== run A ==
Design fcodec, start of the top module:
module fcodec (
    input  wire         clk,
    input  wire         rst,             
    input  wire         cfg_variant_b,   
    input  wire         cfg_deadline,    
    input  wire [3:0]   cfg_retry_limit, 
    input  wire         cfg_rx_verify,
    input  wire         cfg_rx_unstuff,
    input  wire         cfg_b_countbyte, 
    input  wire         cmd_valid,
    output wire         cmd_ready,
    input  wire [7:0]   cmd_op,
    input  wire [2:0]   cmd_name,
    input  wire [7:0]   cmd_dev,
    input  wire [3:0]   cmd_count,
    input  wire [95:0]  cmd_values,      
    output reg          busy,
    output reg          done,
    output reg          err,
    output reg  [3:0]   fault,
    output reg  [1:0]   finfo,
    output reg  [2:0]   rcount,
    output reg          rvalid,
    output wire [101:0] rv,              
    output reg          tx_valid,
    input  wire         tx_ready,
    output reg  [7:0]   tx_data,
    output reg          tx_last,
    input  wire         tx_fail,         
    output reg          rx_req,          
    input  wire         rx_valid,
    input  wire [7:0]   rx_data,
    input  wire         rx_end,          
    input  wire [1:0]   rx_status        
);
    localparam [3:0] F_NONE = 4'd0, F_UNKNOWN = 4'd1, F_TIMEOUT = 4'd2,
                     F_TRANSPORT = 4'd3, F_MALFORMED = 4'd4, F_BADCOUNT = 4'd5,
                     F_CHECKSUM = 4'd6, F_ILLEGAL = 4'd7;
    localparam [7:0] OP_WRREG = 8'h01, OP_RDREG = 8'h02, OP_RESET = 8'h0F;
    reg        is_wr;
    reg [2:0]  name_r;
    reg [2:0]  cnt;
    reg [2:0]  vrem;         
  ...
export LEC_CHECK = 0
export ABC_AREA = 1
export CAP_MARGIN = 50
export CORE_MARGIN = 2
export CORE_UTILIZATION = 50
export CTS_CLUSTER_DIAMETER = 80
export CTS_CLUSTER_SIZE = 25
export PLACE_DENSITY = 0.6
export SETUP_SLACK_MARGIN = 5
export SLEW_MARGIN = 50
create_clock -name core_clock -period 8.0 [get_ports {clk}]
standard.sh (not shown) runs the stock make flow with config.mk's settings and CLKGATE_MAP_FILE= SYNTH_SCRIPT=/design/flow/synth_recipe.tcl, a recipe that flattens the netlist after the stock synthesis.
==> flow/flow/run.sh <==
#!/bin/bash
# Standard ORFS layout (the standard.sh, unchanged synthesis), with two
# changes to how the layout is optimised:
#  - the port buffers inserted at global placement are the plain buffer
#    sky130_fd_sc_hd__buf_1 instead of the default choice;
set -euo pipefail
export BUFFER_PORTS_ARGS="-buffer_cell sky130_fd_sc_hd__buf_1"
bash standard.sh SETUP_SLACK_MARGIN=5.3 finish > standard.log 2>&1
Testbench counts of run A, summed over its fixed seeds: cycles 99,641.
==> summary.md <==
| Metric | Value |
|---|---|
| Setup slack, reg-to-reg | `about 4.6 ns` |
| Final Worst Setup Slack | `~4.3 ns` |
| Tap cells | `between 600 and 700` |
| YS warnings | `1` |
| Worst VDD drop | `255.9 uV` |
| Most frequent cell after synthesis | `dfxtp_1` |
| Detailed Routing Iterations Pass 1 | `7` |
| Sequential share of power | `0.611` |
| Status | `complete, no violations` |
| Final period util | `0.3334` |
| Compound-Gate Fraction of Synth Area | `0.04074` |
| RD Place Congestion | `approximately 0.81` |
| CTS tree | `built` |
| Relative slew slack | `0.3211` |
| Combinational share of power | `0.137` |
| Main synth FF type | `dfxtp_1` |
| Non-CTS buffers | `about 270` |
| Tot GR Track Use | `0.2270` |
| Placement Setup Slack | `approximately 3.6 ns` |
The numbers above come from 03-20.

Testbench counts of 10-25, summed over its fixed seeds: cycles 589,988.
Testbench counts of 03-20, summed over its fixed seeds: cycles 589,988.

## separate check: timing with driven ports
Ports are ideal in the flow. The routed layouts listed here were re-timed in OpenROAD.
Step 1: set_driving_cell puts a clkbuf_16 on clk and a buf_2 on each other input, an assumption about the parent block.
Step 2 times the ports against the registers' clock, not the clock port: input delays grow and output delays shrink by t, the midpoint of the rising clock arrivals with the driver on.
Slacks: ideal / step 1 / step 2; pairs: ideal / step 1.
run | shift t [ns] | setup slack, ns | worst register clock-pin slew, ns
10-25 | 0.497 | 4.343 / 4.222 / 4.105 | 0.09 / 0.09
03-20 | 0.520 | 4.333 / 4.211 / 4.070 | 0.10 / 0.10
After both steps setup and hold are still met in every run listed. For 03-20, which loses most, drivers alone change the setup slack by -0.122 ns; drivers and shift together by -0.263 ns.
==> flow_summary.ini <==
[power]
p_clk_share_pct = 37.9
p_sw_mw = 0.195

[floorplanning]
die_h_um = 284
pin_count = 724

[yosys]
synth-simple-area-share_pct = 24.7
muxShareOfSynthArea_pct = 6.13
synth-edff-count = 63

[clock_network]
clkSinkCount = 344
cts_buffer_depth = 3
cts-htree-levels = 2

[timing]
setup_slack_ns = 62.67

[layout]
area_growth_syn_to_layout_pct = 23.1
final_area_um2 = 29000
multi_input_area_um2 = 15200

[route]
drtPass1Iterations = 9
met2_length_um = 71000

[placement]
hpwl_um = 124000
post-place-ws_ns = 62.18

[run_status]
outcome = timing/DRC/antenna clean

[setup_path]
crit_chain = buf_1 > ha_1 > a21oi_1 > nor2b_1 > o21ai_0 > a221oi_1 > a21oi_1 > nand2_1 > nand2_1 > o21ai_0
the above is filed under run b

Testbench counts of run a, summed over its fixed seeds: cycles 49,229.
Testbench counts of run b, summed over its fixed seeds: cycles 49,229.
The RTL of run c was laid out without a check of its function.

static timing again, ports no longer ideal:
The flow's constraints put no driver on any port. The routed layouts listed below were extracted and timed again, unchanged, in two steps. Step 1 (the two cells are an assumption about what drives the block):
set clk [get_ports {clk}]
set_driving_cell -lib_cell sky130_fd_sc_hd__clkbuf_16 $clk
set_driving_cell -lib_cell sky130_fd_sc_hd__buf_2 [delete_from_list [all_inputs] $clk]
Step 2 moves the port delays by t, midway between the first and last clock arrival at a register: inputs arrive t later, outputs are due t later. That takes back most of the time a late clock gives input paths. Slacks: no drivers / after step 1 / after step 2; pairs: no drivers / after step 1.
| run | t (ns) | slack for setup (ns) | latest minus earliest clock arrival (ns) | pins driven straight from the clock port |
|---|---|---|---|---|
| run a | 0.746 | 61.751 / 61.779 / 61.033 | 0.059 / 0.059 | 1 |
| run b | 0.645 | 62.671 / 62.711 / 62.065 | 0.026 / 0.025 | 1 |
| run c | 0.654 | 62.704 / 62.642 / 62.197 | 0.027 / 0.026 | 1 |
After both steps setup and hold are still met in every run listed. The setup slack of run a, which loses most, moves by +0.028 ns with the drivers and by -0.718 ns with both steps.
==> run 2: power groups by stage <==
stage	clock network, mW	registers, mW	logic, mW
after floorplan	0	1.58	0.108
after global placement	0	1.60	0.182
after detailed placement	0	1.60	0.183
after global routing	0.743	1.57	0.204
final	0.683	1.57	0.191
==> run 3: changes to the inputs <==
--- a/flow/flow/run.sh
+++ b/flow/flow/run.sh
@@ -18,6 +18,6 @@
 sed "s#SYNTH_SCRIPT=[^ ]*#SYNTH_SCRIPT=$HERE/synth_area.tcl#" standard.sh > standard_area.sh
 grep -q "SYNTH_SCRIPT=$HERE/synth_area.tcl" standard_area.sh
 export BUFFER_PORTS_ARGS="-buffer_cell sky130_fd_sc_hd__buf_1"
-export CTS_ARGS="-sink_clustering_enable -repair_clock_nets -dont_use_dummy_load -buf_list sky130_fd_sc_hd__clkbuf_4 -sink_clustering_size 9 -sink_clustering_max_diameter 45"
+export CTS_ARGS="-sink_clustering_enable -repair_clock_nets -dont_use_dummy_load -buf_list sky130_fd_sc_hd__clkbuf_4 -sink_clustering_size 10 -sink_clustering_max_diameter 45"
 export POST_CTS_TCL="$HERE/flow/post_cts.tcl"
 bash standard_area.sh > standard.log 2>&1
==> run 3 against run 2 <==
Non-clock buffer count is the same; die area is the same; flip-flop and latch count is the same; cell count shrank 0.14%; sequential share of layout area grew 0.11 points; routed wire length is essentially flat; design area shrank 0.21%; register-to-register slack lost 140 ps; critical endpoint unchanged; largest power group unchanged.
Context: an optimization exercise on an open-source flow, tuned for small area, a short achievable clock period and few clock cycles per item. The choices shown serve that exercise and are no tape-out recipe.
RTL that was checked went through simulation tests only; none was proved equivalent to the original.
Power figures rest on the tool's default switching activity, not on a simulated workload.

==> try-pepper <==
## ptouch_rle
module ptouch_rle (
    input  wire       clk,
    input  wire       rst,         
    input  wire       in_valid,
    output reg        in_ready,
    input  wire [7:0] in_data,
    input  wire       in_last,
    output reg        out_valid,
    input  wire       out_ready,
    output reg  [7:0] out_data,
    output reg        out_last
);
==> module ptouch_rle, before the edit <==
module ptouch_rle (
    input  wire       clk,
    input  wire       rst,         
    input  wire       in_valid,
    output reg        in_ready,
    input  wire [7:0] in_data,
    input  wire       in_last,
    output reg        out_valid,
    input  wire       out_ready,
    output reg  [7:0] out_data,
    output reg        out_last
);
    localparam QA = 7;          
    localparam QW = 3;          
    localparam W0 = 4;          
    wire in_fire = in_valid && in_ready;
    reg [1023:0] ring;
    always @(posedge clk)
        ring <= {ring[1015:0], in_ready ? in_data : ring[1023:1016]};
    reg  [6:0] ph;           
    reg  [8:0] dst;          
    reg       n_v, n_l, n_e, c_v, c_l;
    reg       run;
    reg [7:0] cnt;
    reg [9:0]    q [0:QA-1];
    reg [9:0]    hq;
    reg [QW-1:0] q_wp, q_rp;
    reg [QW:0]   q_cnt;
    wire       cls   = c_v && (c_l || n_v) && (q_cnt != QA + 1);
    wire       shift = cls || !c_v;
    wire       eqx   = !c_l && n_e;          
    wire [7:0] cinc  = cnt + 8'd1;
    wire [7:0] cdec  = cnt - 8'd1;
    reg       push;
    reg [9:0] push_d;
    always @(*) begin
        push   = 1'b0;
        push_d = {run, cdec, c_l};
        if (cls) begin
            if (run) begin
                push   = c_l || !eqx || cdec == 8'd2;        
                push_d = {1'b1, cdec, c_l};
            end else if (eqx) begin
                push   = (cnt != 8'hff);                     
                push_d = {1'b0, cnt, 1'b0};
            end else begin
                push   = c_l || cinc == 8'd126;              
                push_d = {1'b0, cinc, c_l};
            end
        end
    end
    reg       busy, b_run, b_last;
    reg [7:0] rm;            
    reg [6:0] sel;           
    wire       q_ne = (q_cnt != 0);
    wire       a_ne = (q_cnt > 1);
    wire       oload = !out_valid || out_ready;
    wire       pop  = oload && !busy && q_ne;
    wire       dok  = oload && busy && sel[6:5] == 2'b00;
    wire [255:0] win  = ring[8*W0 +: 256];
    wire [7:0]   rdat = win[{sel[4:0], 3'b000} +: 8];
    wire       p_v = pop || dok;
    wire [7:0] p_d = pop ? hq[8:1] : rdat;
    wire       p_l = dok && b_last && (b_run || rm[6:0] == 7'd0);
    wire [8:0] radj = !dok ? 9'd0 : b_run ? {1'b0, rm} + 9'd255 : 9'h1ff;
    wire [8:0] dst0 = dst + radj;
    wire [8:0] dst1 = dst + radj + 9'd1;
    wire open_run_only = run && !busy && !q_ne;
    wire resync = !c_v && !n_v && !busy && !q_ne && (run || cnt == 8'hff);
    wire q_ok   = (q_cnt < QA) || (q_cnt == QA && (!push || pop))
                               || (pop && !push);
    wire rdy0   = (resync || ph == 7'd127) && (open_run_only || !dst[8] && !dst[7]) && q_ok;
    wire rdy1   = (open_run_only || !dst[8] && (!dst[7] && dst[6:0] != 7'h7f)) && q_ok;
    always @(posedge clk) begin
        if (rst) begin
            ph <= 7'd0;
            dst <= 9'd0;
            in_ready <= 1'b0;
            n_v <= 1'b0; c_v <= 1'b0; n_l <= 1'b0; c_l <= 1'b0;
            run <= 1'b0; cnt <= 8'hff;
            q_wp <= 0; q_rp <= 0; q_cnt <= 0;
            busy <= 1'b0; b_run <= 1'b0; b_last <= 1'b0; rm <= 8'd0;
            sel <= 7'd0;
            out_valid <= 1'b0; out_data <= 8'd0; out_last <= 1'b0;
        end else begin
            if (in_fire)     ph <= ph;
            else if (resync) ph <= 7'd0;
            else             ph <= ph + 7'd1;
            dst      <= in_fire ? dst1 : dst0;
            in_ready <= in_fire ? rdy1 : rdy0;
            if (shift) begin
                c_v <= n_v; c_l <= n_l;
                n_v <= in_fire;
            end else if (in_fire) begin
                n_v <= 1'b1;
            end
            if (in_ready) begin
                n_l <= in_last;
                n_e <= (in_data == ring[7:0]);
            end
            if (cls) begin
                if (run) begin
                    if (push) begin run <= 1'b0; cnt <= 8'hff; end
                    else cnt <= cdec;
                end else if (eqx) begin
                    run <= 1'b1;
                    cnt <= 8'd0;
                end else begin
                    cnt <= push ? 8'hff : cinc;
                end
            end
            if (pop) begin
                if (a_ne) begin
                    hq   <= q[q_rp];
                    q_rp <= (q_rp == QA - 1) ? {QW{1'b0}} : q_rp + 1'b1;
                end else if (push) begin
                    hq   <= push_d;
                end
            end else if (push && !q_ne) begin
                hq <= push_d;
            end
            if (push && q_ne && (a_ne || !pop)) begin
                q[q_wp] <= push_d;
                q_wp    <= (q_wp == QA - 1) ? {QW{1'b0}} : q_wp + 1'b1;
            end
            q_cnt <= q_cnt + {{QW{1'b0}}, push} - {{QW{1'b0}}, pop};
            if (resync && !in_fire)  sel <= dst[6:0] - 7'd1 - W0;
            else if (dok)            sel <= sel;
            else if (pop && hq[9])   sel <= sel + 7'd1 + hq[7:1];
            else                     sel <= sel + 7'd1;
            if (pop) begin
                busy   <= 1'b1;
                b_run  <= hq[9];
                b_last <= hq[0];
                rm     <= hq[8:1];
            end else if (dok) begin
                if (b_run || rm[6:0] == 7'd0) busy <= 1'b0;
                rm <= rm - 8'd1;
            end
            if (oload) begin
                out_valid <= p_v; out_data <= p_d; out_last <= p_l;
            end
        end
    end
endmodule
Settings: LEC_CHECK=0, ABC_CLOCK_PERIOD_IN_PS=2500, CAP_MARGIN=20, CORE_MARGIN=2, CORE_UTILIZATION=65, CTS_CLUSTER_DIAMETER=100, CTS_CLUSTER_SIZE=30, SETUP_SLACK_MARGIN=5, SLEW_MARGIN=20; clock period 8.0 ns.
run.sh (not shown) runs the stock make flow with config.mk's settings and CLKGATE_MAP_FILE= SYNTH_SCRIPT=/design/flow/synth_recipe.tcl, a recipe that flattens the netlist after the stock synthesis.
==> try-maple (differences from try-pepper) <==
--- a/flow/design.v
+++ b/flow/design.v
@@ -29,24 +29,20 @@
     wire       cls   = c_v && (c_l || n_v) && (q_cnt != QA + 1);
     wire       shift = cls || !c_v;
     wire       eqx   = !c_l && n_e;          
-    wire [7:0] cinc  = cnt + 8'd1;
-    wire [7:0] cdec  = cnt - 8'd1;
+    wire [7:0] cnx   = cnt + (run ? 8'hff : 8'h01);   
     reg       push;
     reg [9:0] push_d;
     always @(*) begin
         push   = 1'b0;
-        push_d = {run, cdec, c_l};
+        push_d = {run, cnx, c_l};
         if (cls) begin
-            if (run) begin
-                push   = c_l || !eqx || cdec == 8'd2;        
-                push_d = {1'b1, cdec, c_l};
-            end else if (eqx) begin
+            if (run)
+                push = c_l || !eqx || cnt == 8'd3;           
+            else if (eqx) begin
                 push   = (cnt != 8'hff);                     
                 push_d = {1'b0, cnt, 1'b0};
-            end else begin
-                push   = c_l || cinc == 8'd126;              
-                push_d = {1'b0, cinc, c_l};
-            end
+            end else
+                push = c_l || cnt == 8'd125;                 
         end
     end
     reg       busy, b_run, b_last;
@@ -62,9 +58,10 @@
     wire       p_v = pop || dok;
     wire [7:0] p_d = pop ? hq[8:1] : rdat;
     wire       p_l = dok && b_last && (b_run || rm[6:0] == 7'd0);
-    wire [8:0] radj = !dok ? 9'd0 : b_run ? {1'b0, rm} + 9'd255 : 9'h1ff;
-    wire [8:0] dst0 = dst + radj;
-    wire [8:0] dst1 = dst + radj + 9'd1;
+    reg        dok_d, run_d;
+    wire [8:0] radj = !dok_d ? 9'd0 : run_d ? {1'b1, rm} : 9'h1ff;
+    wire [6:0] sel1 = sel + 7'd1;
+    wire [6:0] sel2 = sel + 7'd1 + hq[7:1];
     wire open_run_only = run && !busy && !q_ne;
     wire resync = !c_v && !n_v && !busy && !q_ne && (run || cnt == 8'hff);
     wire q_ok   = (q_cnt < QA) || (q_cnt == QA && (!push || pop))
@@ -80,13 +77,14 @@
             run <= 1'b0; cnt <= 8'hff;
             q_wp <= 0; q_rp <= 0; q_cnt <= 0;
             busy <= 1'b0; b_run <= 1'b0; b_last <= 1'b0; rm <= 8'd0;
-            sel <= 7'd0;
+            sel <= 7'd127 - W0;
+            dok_d <= 1'b0; run_d <= 1'b0;
             out_valid <= 1'b0; out_data <= 8'd0; out_last <= 1'b0;
         end else begin
             if (in_fire)     ph <= ph;
             else if (resync) ph <= 7'd0;
             else             ph <= ph + 7'd1;
-            dst      <= in_fire ? dst1 : dst0;
+            dst      <= dst + radj + {8'd0, in_fire};
             in_ready <= in_fire ? rdy1 : rdy0;
             if (shift) begin
                 c_v <= n_v; c_l <= n_l;
@@ -101,12 +99,12 @@
             if (cls) begin
                 if (run) begin
                     if (push) begin run <= 1'b0; cnt <= 8'hff; end
-                    else cnt <= cdec;
+                    else cnt <= cnx;
                 end else if (eqx) begin
                     run <= 1'b1;
                     cnt <= 8'd0;
                 end else begin
-                    cnt <= push ? 8'hff : cinc;
+                    cnt <= push ? 8'hff : cnx;
                 end
             end
             if (pop) begin
@@ -124,10 +122,12 @@
                 q_wp    <= (q_wp == QA - 1) ? {QW{1'b0}} : q_wp + 1'b1;
             end
             q_cnt <= q_cnt + {{QW{1'b0}}, push} - {{QW{1'b0}}, pop};
-            if (resync && !in_fire)  sel <= dst[6:0] - 7'd1 - W0;
+            if (resync && !in_fire)  sel <= 7'd127 - W0;
             else if (dok)            sel <= sel;
-            else if (pop && hq[9])   sel <= sel + 7'd1 + hq[7:1];
-            else                     sel <= sel + 7'd1;
+            else if (pop && hq[9])   sel <= sel2;
+            else                     sel <= sel1;
+            dok_d <= dok;
+            run_d <= b_run;
             if (pop) begin
                 busy   <= 1'b1;
                 b_run  <= hq[9];
==> try-onyx (differences from try-pepper) <==
==> flow/design.v (replaced) <==
module ptouch_rle (
    input  wire       clk,
    input  wire       rst,         
    input  wire       in_valid,
    output reg        in_ready,
    input  wire [7:0] in_data,
    input  wire       in_last,
    output reg        out_valid,
    input  wire       out_ready,
    output reg  [7:0] out_data,
    output reg        out_last
);
    localparam QA = 5;          
    localparam QW = 3;          
    localparam W0 = 4;          
    wire in_fire = in_valid && in_ready;
    reg [1023:0] ring;
    always @(posedge clk)
        ring <= {ring[1015:0], in_ready ? in_data : ring[1023:1016]};
    reg  [6:0] ph;           
    reg  [8:0] dst;          
    reg        fire_d;
    reg       n_v, n_l, n_e, c_v, c_l;
    reg       run;
    reg [7:0] cnt;
    reg [9:0]    q [0:QA-1];
    reg [9:0]    hq;
    reg [QW-1:0] q_wp, q_rp;
    reg [QW:0]   q_cnt;
    wire       cls   = c_v && (c_l || n_v) && (q_cnt != QA + 1);
    wire       shift = cls || !c_v;
    wire       eqx   = !c_l && n_e;          
    wire [7:0] cnx   = cnt + (run ? 8'hff : 8'h01);   
    reg       push;
    reg [9:0] push_d;
    always @(*) begin
        push   = 1'b0;
        push_d = {run, cnx, c_l};
        if (cls) begin
            if (run)
                push = c_l || !eqx || cnt == 8'd3;           
            else if (eqx) begin
                push   = (cnt != 8'hff);                     
                push_d = {1'b0, cnt, 1'b0};
            end else
                push = c_l || cnt == 8'd125;                 
        end
    end
    reg       busy, b_run, b_last;
    reg [7:0] rm;            
    reg [6:0] sel;           
    wire       q_ne = (q_cnt != 0);
    wire       a_ne = (q_cnt > 1);
    wire       oload = !out_valid || out_ready;
    wire       pop  = oload && !busy && q_ne;
    wire       dok  = oload && busy && sel[6:5] == 2'b00;
    wire [255:0] win  = ring[8*W0 +: 256];
    wire [7:0]   rdat = win[{sel[4:0], 3'b000} +: 8];
    wire       p_v = pop || dok;
    wire [7:0] p_d = pop ? hq[8:1] : rdat;
    wire       p_l = dok && b_last && (b_run || rm[6:0] == 7'd0);
    reg        dok_d, run_d;
    wire [8:0] radj = !dok_d ? 9'd0 : run_d ? {1'b1, rm} : 9'h1ff;
    wire [6:0] sel1 = sel + 7'd1;
    wire [6:0] sel2 = sel + 7'd1 + hq[7:1];
    wire open_run_only = run && !busy && !q_ne;
    wire resync = !c_v && !n_v && !busy && !q_ne && (run || cnt == 8'hff);
    wire q_ok   = (q_cnt < QA) || (q_cnt == QA && (!push || pop))
                               || (pop && !push);
    wire lt128  = !dst[8] && !dst[7];
    wire lt127  = lt128 && dst[6:0] != 7'h7f;
    wire lt126  = lt128 && dst[6:1] != 6'h3f;
    wire rdy0   = (resync || ph == 7'd127) && (open_run_only || (fire_d ? lt127 : lt128)) && q_ok;
    wire rdy1   = (open_run_only || (fire_d ? lt126 : lt127)) && q_ok;
    always @(posedge clk) begin
        if (rst) begin
            ph <= 7'd0;
            dst <= 9'd0;
            fire_d <= 1'b0;
            in_ready <= 1'b0;
            n_v <= 1'b0; c_v <= 1'b0; n_l <= 1'b0; c_l <= 1'b0;
            run <= 1'b0; cnt <= 8'hff;
            q_wp <= 0; q_rp <= 0; q_cnt <= 0;
            busy <= 1'b0; b_run <= 1'b0; b_last <= 1'b0; rm <= 8'd0;
            sel <= 7'd127 - W0;
            dok_d <= 1'b0; run_d <= 1'b0;
            out_valid <= 1'b0; out_data <= 8'd0; out_last <= 1'b0;
        end else begin
            if (in_fire)     ph <= ph;
            else if (resync) ph <= 7'd0;
            else             ph <= ph + 7'd1;
            dst      <= dst + radj + {8'd0, fire_d};
            fire_d   <= in_fire;
            in_ready <= in_fire ? rdy1 : rdy0;
            if (shift) begin
                c_v <= n_v; c_l <= n_l;
                n_v <= in_fire;
            end else if (in_fire) begin
                n_v <= 1'b1;
            end
            if (in_ready) begin
                n_l <= in_last;
                n_e <= (in_data == ring[7:0]);
            end
            if (cls) begin
                if (run) begin
                    if (push) begin run <= 1'b0; cnt <= 8'hff; end
                    else cnt <= cnx;
                end else if (eqx) begin
                    run <= 1'b1;
                    cnt <= 8'd0;
                end else begin
                    cnt <= push ? 8'hff : cnx;
                end
            end
            if (pop && a_ne) begin
                hq   <= q[q_rp];
                q_rp <= (q_rp == QA - 1) ? {QW{1'b0}} : q_rp + 1'b1;
            end else if (pop || !q_ne) begin
                hq   <= push_d;
            end
            if (q_cnt != QA + 1)
                q[q_wp] <= push_d;
            if (push && q_ne && (a_ne || !pop))
                q_wp <= (q_wp == QA - 1) ? {QW{1'b0}} : q_wp + 1'b1;
            q_cnt <= q_cnt + {{QW{1'b0}}, push} - {{QW{1'b0}}, pop};
            if (resync && !in_fire)  sel <= 7'd127 - W0;
            else if (dok)            sel <= sel;
            else if (pop && hq[9])   sel <= sel2;
            else                     sel <= sel1;
            dok_d <= dok;
            run_d <= b_run;
            if (pop) begin
                busy   <= 1'b1;
                b_run  <= hq[9];
                b_last <= hq[0];
                rm     <= hq[8:1];
            end else if (dok) begin
                if (b_run || rm[6:0] == 7'd0) busy <= 1'b0;
                rm <= rm - 8'd1;
            end
            if (oload) begin
                out_valid <= p_v; out_data <= p_d; out_last <= p_l;
            end
        end
    end
endmodule
==> flow/flow/run.sh (new file) <==
#!/bin/bash
# Layout: the standard ORFS flow (standard.sh, synthesis included,
# unchanged) with two settings added on make's command line:
#  - buffer_ports inserts buf_2 cells as the port buffers (every input and
#    output port still gets its buffer);
set -euo pipefail
MARGIN=${MARGIN:-5.4}
bash standard.sh "BUFFER_PORTS_ARGS=-buffer_cell sky130_fd_sc_hd__buf_2" \
    "SETUP_SLACK_MARGIN=${MARGIN}" finish > make.log 2>&1
==> flow/standard.sh (new file) <==
#!/bin/bash
# synth_recipe.tcl (not shown) runs the flow's synth.tcl, then flattens the netlist and writes it again
# the make line also repeats each setting of config.mk as NAME=value (left out here)
make -C /OpenROAD-flow-scripts/flow DESIGN_CONFIG=/design/flow/config.mk WORK_HOME=/design/flow/orfs CLKGATE_MAP_FILE= SYNTH_SCRIPT=/design/flow/synth_recipe.tcl "${@:-finish}"
SETUP_SLACK_MARGIN = unset   (was 5)
removed: flow/run.sh
==> notes.md <==
- Utilization: try-onyx > try-pepper > try-maple.
- In try-maple the setup slack is better than in try-pepper, by 0.39 ns.
- In clock power, try-pepper and try-maple hardly differ.
- Between try-pepper and try-onyx, the lower final area is in try-onyx (gap 4.5%, measured against try-onyx).
- The highest wire length belongs to try-maple, the lowest to try-onyx.
==> figures <==
item                                                                          try-pepper                try-maple                 try-onyx
Buffering stage count on the worst path with inverters included                        3                        4                        1
Multi-input gate share of the layout cell area                                     0.188                    0.172                    0.169
Relative slew slack                                                                0.373                    0.333                    0.444
Clock Power                                                                      2.68 mW                  2.69 mW                  2.64 mW
Adder-cell area share of the yosys netlist                                        0.0154                   0.0166                   0.0191
Status                                                           complete, no violations  complete, no violations  complete, no violations
Number of buffers outside the clock class in the layout                               87                       60                       69
Startpoint type of the worst setup path                                    primary input            primary input                 register
Critical Path End Type                                                          register                 register              output port
Timing endpoint of the critical path                                              dst[8]                  q_wp[2]              out_data[5]
Leakage power figure                                                             12.6 nW                  12.6 nW                  12.4 nW
Well-tap cell count                                                                  607                      600                      592
Testbench counts of try-maple, summed over its fixed seeds: cycles 176,226, items 176,050.
Testbench counts of try-onyx, summed over its fixed seeds: cycles 178,658, items 176,050.
For try-pepper, only the layout was checked, not whether the RTL still works.

-- re-timing with driven ports --
No port has a modelled driver above. Below, the same layouts with a new extraction and two added sets of constraints. Step 1 (the two cells are an assumption about what drives the block):
set clk [get_ports {clk}]
set_driving_cell -lib_cell sky130_fd_sc_hd__clkbuf_16 $clk
set_driving_cell -lib_cell sky130_fd_sc_hd__buf_2 [delete_from_list [all_inputs] $clk]
Step 2 also shifts input and output timing later by t, the mid clock arrival at the registers, as if the neighbouring blocks saw the same clock. Three values: ideal ports, drivers, drivers and shift; two values: the first two.
run | shift t [ns] | setup slack, ns | worst setup path at the end | slew at the worst register clock pin (ns)
try-pepper | 0.662 | 4.686 / 4.709 / 4.047 | input to register | 0.12 / 0.12
try-maple | 0.669 | 5.079 / 5.044 / 4.449 | input to register | 0.12 / 0.12
try-onyx | 0.661 | 5.263 / 5.206 / 4.813 | input to register | 0.12 / 0.12
After both steps every run listed still meets setup and hold. The setup slack of try-pepper, which loses most, moves by +0.023 ns with the drivers and by -0.639 ns with both steps.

========

TASK => Reproduce the lines of the entries above from the one with "RD Place Congestion" to the one with "The numbers above come from 03-20.", both included, exactly and without any other line.

TASK SOLUTION =>
| RD Place Congestion | `approximately 0.81` |
| CTS tree | `built` |
| Relative slew slack | `0.3211` |
| Combinational share of power | `0.137` |
| Main synth FF type | `dfxtp_1` |
| Non-CTS buffers | `about 270` |
| Tot GR Track Use | `0.2270` |
| Placement Setup Slack | `approximately 3.6 ns` |
The numbers above come from 03-20.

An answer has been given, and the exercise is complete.